= Thomas Williams (Kennington MP) =

British politician (1877–1927)

Lieutenant-Colonel Thomas Samuel Beauchamp Williams (1877 – 7 July 1927) was a British physician of the Indian Medical Service, and a Labour Party politician. He was the member of parliament (MP) for the Kennington division of Lambeth from 1923 to 1924.

==Biography==
In 1902, he passed out from the Army Medical School, Punjab, and gained the rank of Lieutenant in the Indian Medical Service. He reached the rank of Lieutenant-Colonel, a brevet promotion in the Indian Medical Service in 1917, serving through the First World War. In 1922, he criticised the hospitals policy of the British Medical Association from the Labour Party point of view.
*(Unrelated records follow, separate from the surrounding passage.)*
===== src/rtl/swu_pkg.sv =====
package swu_pkg;
    localparam int SW_W = 16;
    // Status bits are numbered from the MSB; index = SW_W-1-bit
    localparam int B_TE  = SW_W - 1 - 2;
    localparam int B_RS  = SW_W - 1 - 3;
    localparam int B_OV  = SW_W - 1 - 4;
    localparam int B_CY  = SW_W - 1 - 5;
    localparam int CC_HI = SW_W - 1 - 6;
    localparam int CC_LO = SW_W - 1 - 7;

    localparam logic [1:0] CC_BAD = 2'b11;

    localparam logic [2:0] OC_NONE = 3'd0;
    localparam logic [2:0] OC_INT  = 3'd1;
    localparam logic [2:0] OC_FOVF = 3'd2;
    localparam logic [2:0] OC_FUNF = 3'd3;

    typedef enum logic [2:0] {
        TC_NONE  = 3'b000,
        TC_INT   = 3'b001,
        TC_FOVF  = 3'b010,
        TC_FUNF  = 3'b011,
        TC_ARITH = 3'b100
    } trap_cause_e;

    typedef enum logic {
        TS_IDLE,
        TS_FIRE
    } trap_state_e;
endpackage


===== src/rtl/swu_rstack_detect.sv =====
module swu_rstack_detect #(
    parameter int IW_W = 16
) (
    input  logic [IW_W-1:0] instr_word,
    input  logic            instr_valid,
    output logic            rs_pending
);
    // right op field: instruction bits 10..15 in MSB-first numbering
    localparam int RF_HI = IW_W - 1 - 10;
    localparam int RF_LO = IW_W - 1 - 15;

    logic [RF_HI-RF_LO:0] rfield;
    assign rfield     = instr_word[RF_HI:RF_LO];
    assign rs_pending = instr_valid && (rfield != '0);
endmodule


===== src/rtl/swu_ovf_trap.sv =====
module swu_ovf_trap
    import swu_pkg::*;
(
    input  logic       clk,
    input  logic       rst,
    input  logic       step,
    input  logic       ovf_upd,
    input  logic [2:0] ovf_class,
    input  logic       trap_en,
    input  logic       ov_cur,
    output logic       ov_next,
    output logic       trap_req,
    output logic [2:0] trap_cause
);
    trap_state_e state_q, state_d;
    trap_cause_e cause_q, cause_d;
    logic        ovf_act;
    logic        fire;

    assign ovf_act = step && ovf_upd;
    assign fire    = ovf_act && trap_en && (ovf_class != OC_NONE);

    always_comb begin
        unique case (ovf_class)
            OC_NONE: cause_d = TC_NONE;
            OC_INT:  cause_d = TC_INT;
            OC_FOVF: cause_d = TC_FOVF;
            OC_FUNF: cause_d = TC_FUNF;
            default: cause_d = TC_ARITH;
        endcase
    end

    always_comb begin
        if (!ovf_act)                    ov_next = ov_cur;
        else if (ovf_class == OC_NONE)   ov_next = 1'b0;
        else if (!trap_en)               ov_next = 1'b1;
        else if (ovf_class == OC_INT)    ov_next = 1'b1;
        else                             ov_next = ov_cur;
    end

    always_comb begin
        unique case (state_q)
            TS_IDLE: state_d = fire ? TS_FIRE : TS_IDLE;
            TS_FIRE: state_d = fire ? TS_FIRE : TS_IDLE;
            default: state_d = TS_IDLE;
        endcase
    end

    always_ff @(posedge clk) begin
        if (rst) begin
            state_q <= TS_IDLE;
            cause_q <= TC_NONE;
        end else begin
            state_q <= state_d;
            cause_q <= fire ? cause_d : TC_NONE;
        end
    end

    always_comb begin
        unique case (state_q)
            TS_IDLE: begin
                trap_req   = 1'b0;
                trap_cause = TC_NONE;
            end
            TS_FIRE: begin
                trap_req   = 1'b1;
                trap_cause = cause_q;
            end
            default: begin
                trap_req   = 1'b0;
                trap_cause = TC_NONE;
            end
        endcase
    end
endmodule


===== src/rtl/swu_word_next.sv =====
module swu_word_next
    import swu_pkg::*;
(
    input  logic [SW_W-1:0] cur,
    input  logic            step,
    input  logic            rs_pending,
    input  logic            ov_next,
    input  logic            carry_upd,
    input  logic            carry_in,
    input  logic            cc_upd,
    input  logic [1:0]      cc_in,
    input  logic            user_mode,
    input  logic            sw_we,
    input  logic [SW_W-1:0] sw_data,
    output logic [SW_W-1:0] nxt
);
    always_comb begin
        nxt = cur;
        if (sw_we) begin
            nxt = sw_data;
            if (user_mode)
                nxt[B_RS] = cur[B_RS];
            if (sw_data[CC_HI:CC_LO] == CC_BAD)
                nxt[CC_HI:CC_LO] = cur[CC_HI:CC_LO];
        end else if (step) begin
            nxt[B_RS] = rs_pending;
            nxt[B_OV] = ov_next;
            if (carry_upd)
                nxt[B_CY] = carry_in;
            if (cc_upd && (cc_in != CC_BAD))
                nxt[CC_HI:CC_LO] = cc_in;
        end
    end
endmodule


===== src/rtl/status_word_unit.sv =====
module status_word_unit
    import swu_pkg::*;
#(
    parameter int IW_W = 16
) (
    input  logic            clk,
    input  logic            rst,
    input  logic            step,
    input  logic [IW_W-1:0] instr_word,
    input  logic            instr_valid,
    input  logic            ovf_upd,
    input  logic [2:0]      ovf_class,
    input  logic            carry_upd,
    input  logic            carry_in,
    input  logic            cc_upd,
    input  logic [1:0]      cc_in,
    input  logic            user_mode,
    input  logic            sw_we,
    input  logic [15:0]     sw_data,
    output logic [15:0]     status,
    output logic            trap_req,
    output logic [2:0]      trap_cause
);
    logic [SW_W-1:0] word_q, word_d;
    logic            rs_pending;
    logic            ov_next;

    swu_rstack_detect #(.IW_W(IW_W)) u_rs (
        .instr_word (instr_word),
        .instr_valid(instr_valid),
        .rs_pending (rs_pending)
    );

    swu_ovf_trap u_ovf (
        .clk       (clk),
        .rst       (rst),
        .step      (step),
        .ovf_upd   (ovf_upd),
        .ovf_class (ovf_class),
        .trap_en   (word_q[B_TE]),
        .ov_cur    (word_q[B_OV]),
        .ov_next   (ov_next),
        .trap_req  (trap_req),
        .trap_cause(trap_cause)
    );

    swu_word_next u_nx (
        .cur       (word_q),
        .step      (step),
        .rs_pending(rs_pending),
        .ov_next   (ov_next),
        .carry_upd (carry_upd),
        .carry_in  (carry_in),
        .cc_upd    (cc_upd),
        .cc_in     (cc_in),
        .user_mode (user_mode),
        .sw_we     (sw_we),
        .sw_data   (sw_data),
        .nxt       (word_d)
    );

    always_ff @(posedge clk) begin
        if (rst) word_q <= '0;
        else     word_q <= word_d;
    end

    assign status = word_q;
endmodule


===== config.mk =====
export PLATFORM = sky130hd
export DESIGN_NAME = status_word_unit
export DESIGN_NICKNAME = d
export VERILOG_FILES = /design/src/rtl/swu_pkg.sv /design/src/rtl/swu_rstack_detect.sv /design/src/rtl/swu_ovf_trap.sv /design/src/rtl/swu_word_next.sv /design/src/rtl/status_word_unit.sv
export SDC_FILE = /design/constraint.sdc
export NUM_CORES = 1
export LEC_CHECK = 0
export ABC_AREA = 0
export BUFFER_PORTS_ARGS = -buffer_cell sky130_fd_sc_hd__buf_4
export CORE_MARGIN = 2
export CORE_UTILIZATION = 41
export DETAILED_ROUTE_END_ITERATION = 8
export HOLD_SLACK_MARGIN = 0.06
export PLACE_DENSITY = 0.86
export SYNTH_ARGS = -nofsm -noshare
export SYNTH_HDL_FRONTEND = slang
export SYNTH_SLANG_ARGS = --single-unit

===== constraint.sdc =====
create_clock -name clk -period 1.53 [get_ports clk]
set_input_delay 0.0765 -clock clk [delete_from_list [all_inputs] [get_ports clk]]
set_output_delay 0.0765 -clock clk [all_outputs]
set_load 0.01 [all_outputs]

==> key figures <==
STA
  • Finish-stage setup viols: 0
  • Fin. max-slew vios: 0
  • Fin. Hold Viols: 0
  • F_max: 0.694 GHz
  • Fin crit share: 0.942
  • Clk_skew: 0.000424 ns
  • Final Critical Period: 1.44 ns
  • Worst Max-Slew Pin Slew: 0.260 ns
  • Worst slew margin: 0.826
  • Worst setup margin: 0.0893 ns
  • RSZ-0062 raised after global routing: false
  • TNS Setup: 0 ns

GRT
  • GR Layer Usage met2: 0.421
  • Global route total overflow: 0
  • Gr usage total: 0.229
  • Number of global-route vias before repair: 1,003
  • Initial antenna violation count: 0
  • M1 GR Usage: 0.242
  • Met3 usage: 0.0583
  • First-pass GRT wire length: 4210 um
  • Largest net degree at the start of global routing: 19
  • Top Usage Layer GRT: met2

Power and ir drop
  • Switching Share: 0.226
  • Maximum VDD drop: 0.721 mV
  • Seq pwr share: 0.448
  • Leak pwr: 0.771 nW
  • Clock share of power: 0.345
  • Psw: 286 uW
  • Comb power frac: 0.207
  • Pint: 978 uW
  • Pwr per Cell Area: 821 nW/um2

Layout
  • Multi-input combinational cell area: 387 um2
  • Post-route design area: 1540 um2
  • Area grow syn2layout: 83.2%
  • Post-layout net count: 214
  • # fillers: 112
  • Register area: 402 um2
  • Share of cells above drive strength 1: 0.380
  • Antenna fix cells: 0

Floorplanning
  • Initial Utilization: 0.433
  • Core Rows: 16
  • Vert. Die Dim: 49.3 um
  • Core region area: 1940 um2
  • IO Pins: 67
  • Die width: 49.3 um
  • Die area: 2430 um2

Clocking
  • Cts bufs inserted: 3
  • Worst-skew pair later-pin latency: 0.31 ns
  • Clock Root Buffer: clkbuf_4
  • Maximum buffer depth of the clock tree: 2
  • H-tree lvl count: 1
  • Clock tree from TritonCTS: done
  • CTS clock-pin slew for the worst setup and hold paths: 0.12 ns
  • Post-CTS Setup Bufs: 0
  • Num Clock Sinks: 20

Place
  • Port Buffers: 56
  • Post-DP HPWL: 1540 um
  • RePlAce Congestion: 0.761
  • DP Worst Slack: 0.388 ns
  • Placed cell area: 1260 um2

Worst setup path
  • Crit path launch type: flop
  • CP max FO: 3
  • Worst setup path class: flop to flop
  • CP required: 1.78 ns
  • Arrival time worst endpoint: 1.69 ns
  • Crit end category: flop

Logic synthesis
  • Sequential-to-total area share from yosys stat: 0.476
  • Cell count after synthesis: 90
  • Synth area leaders: dfxtp_1, mux2i_1, nor2_1
  • Synthesized Nets: 137
  • Post-Syn Area: 841 um2
  • Yosys top cell area share: 0.476
  • Synth Register Bits: 20
  • Syn Area/Cell: 9.34 um2
  • Synth cell types: 26
  • Synth Warn #: 0
  • Leading area contributor after synthesis: dfxtp_1

Routing
  • Wire length per cell: 13.1 um
  • DRT iter0 DRCs: 3
  • Total number of vias: 918
  • Number of detailed-route iterations in the first pass: 4
  • Vias/cell: 4.76
  • Routed wire length: 2530 um
  • # DRC: 0
  • Detail Route Antenna Nets: 0

Job
  • # Max-Cap Violations: 0

Hold path
  • Min-delay worst type: input pin to flop

Outcome
  • Status: finished, final reports clean
-- flip-flops by register name, summed over array words and instances, names as in the netlist --
signal	flops
u_ovf.state_q	1
u_ovf.cause_q	3
status	16
-- power by group through the flow --
stage	clock, mW	combinational, mW	sequential, mW
after global routing	0.452	0.283	0.568
final	0.436	0.262	0.566
after CTS	0.431	0.255	0.564
after detailed placement	0	0.207	0.575
after global placement	0	0.200	0.574
after floorplan	0	0.0791	0.584
-- logic make-up (layout without fill, tap and decap cells) --
logic type,after synthesis,in the layout,share of synthesized area
simple gates,32,32,0.193
flops,20,20,0.476
compound gates,15,15,0.124
mux,12,12,0.143
buf+inv,11,87,0.0640
-- synthesized netlist by cell type, drive strengths merged --
cell and count:
buf 4, a21oi 1, nand2 3, a31oi 2, o2bb2ai 1, nand4b 1, or2 1, o32ai 1
or4 1, dfxtp 20, inv 4, o22ai 2, a21boi 1, mux2i 12, and3b 1, clkbuf 3
nor3 2, o21ai 4, and2 5, o21bai 1, nand2b 1, o31ai 1, a211o 1, nor2 15
and3 2
-- area by class of cell --
cell class / instances / share of cell area
inverters: 4 / 0.00975
repair buffers: 79 / 0.422
multi-input cells: 59 / 0.251
well taps: 27 / 0.0219
flip-flops and latches: 20 / 0.261
clock inverters: 1 / 0.0195
clock buffers: 3 / 0.0146
-- layout by cell type (no fill, tap or decap) --
| cell type | netlist | final |
|---|---|---|
| a211o_1 | 1 | 1 |
| a21boi_0 | 1 | 1 |
| a21oi_1 | 1 | 1 |
| a31oi_1 | 2 | 2 |
| and2_1 | 5 | 5 |
| and3_1 | 2 | 2 |
| and3b_1 | 1 | 1 |
| buf_4 | 3 | 56 |
| bufinv_16 | 0 | 1 |
| clkbuf_4 | 0 | 3 |
| dfxtp_1 | 20 | 19 |
| dfxtp_2 | 0 | 1 |
| dlygate4sd3_1 | 0 | 23 |
| inv_1 | 4 | 4 |
| mux2i_1 | 12 | 12 |
| nand2_1 | 3 | 3 |
| nand2b_1 | 1 | 1 |
| nand4b_1 | 1 | 1 |
| nor2_1 | 15 | 15 |
| nor3_1 | 2 | 2 |
| o21ai_0 | 4 | 4 |
| o21bai_1 | 1 | 1 |
| o22ai_1 | 2 | 2 |
| o2bb2ai_1 | 1 | 1 |
| o31ai_2 | 1 | 1 |
| o32ai_1 | 1 | 1 |
| or2_1 | 1 | 1 |
| or4_4 | 1 | 1 |
-- timing repair --
action,4_1_cts,5_1_grt
gates resized for setup,0,1
endpoints found under the hold margin,19,0
endpoints found under the setup margin,0,1
hold buffers,23,0
-- critical path, cell delays in order, from the launching register on --
cell	delay [ns]
dfxtp_2	0.35
mux2i_1	0.07
a211o_1	0.29
a31oi_1	0.13
dlygate4sd3_1	0.56
-- metrics by stage --
stage,power (mW),std cells,util,hold slack (ns)
finish,1.26,193,0.793,0.0625
global route,1.30,193,0.793,0.0712
CTS,1.25,193,0.793,0.0610
detailed placement,0.782,166,0.647,0.297
global placement,0.773,166,0.647,0.292
floorplan,0.663,90,-,0.189
-- metal layers --
| layer | wire length (um) | vias up |
|---|---|---|
| met3 | 155 | 5 |
| met1 | 1020 | 416 |
| li1 | - | 457 |
| met5 | 0 | - |
| met4 | 42 | 0 |
| met2 | 1310 | 40 |
-- final timing paths --
path | from | endpoint | slack (ns) | depth (start not counted)
max | status[12] | status[12] | 0.09 | 4
min | rst | status[4] | 0.06 | 2
max reg2reg | status[12] | status[12] | 0.09 | 4
min reg2reg | status[6] | status[6] | 0.52 | 2
Power figures use the tool's default switching activity.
Williams first stood for Parliament at the 1922 general election in Bridgwater division of Somerset, where came a poor third with only 6.7% of the votes. At the 1923 general election he stood in Kennington, a Conservative-held seat which he won with a majority of 2.4% of the votes. However, he was defeated at the next general, election in October 1924 by the Conservative candidate George Harvey, and polled a poor third at the June 1925 by-election in Eastbourne, after which he did not stand again.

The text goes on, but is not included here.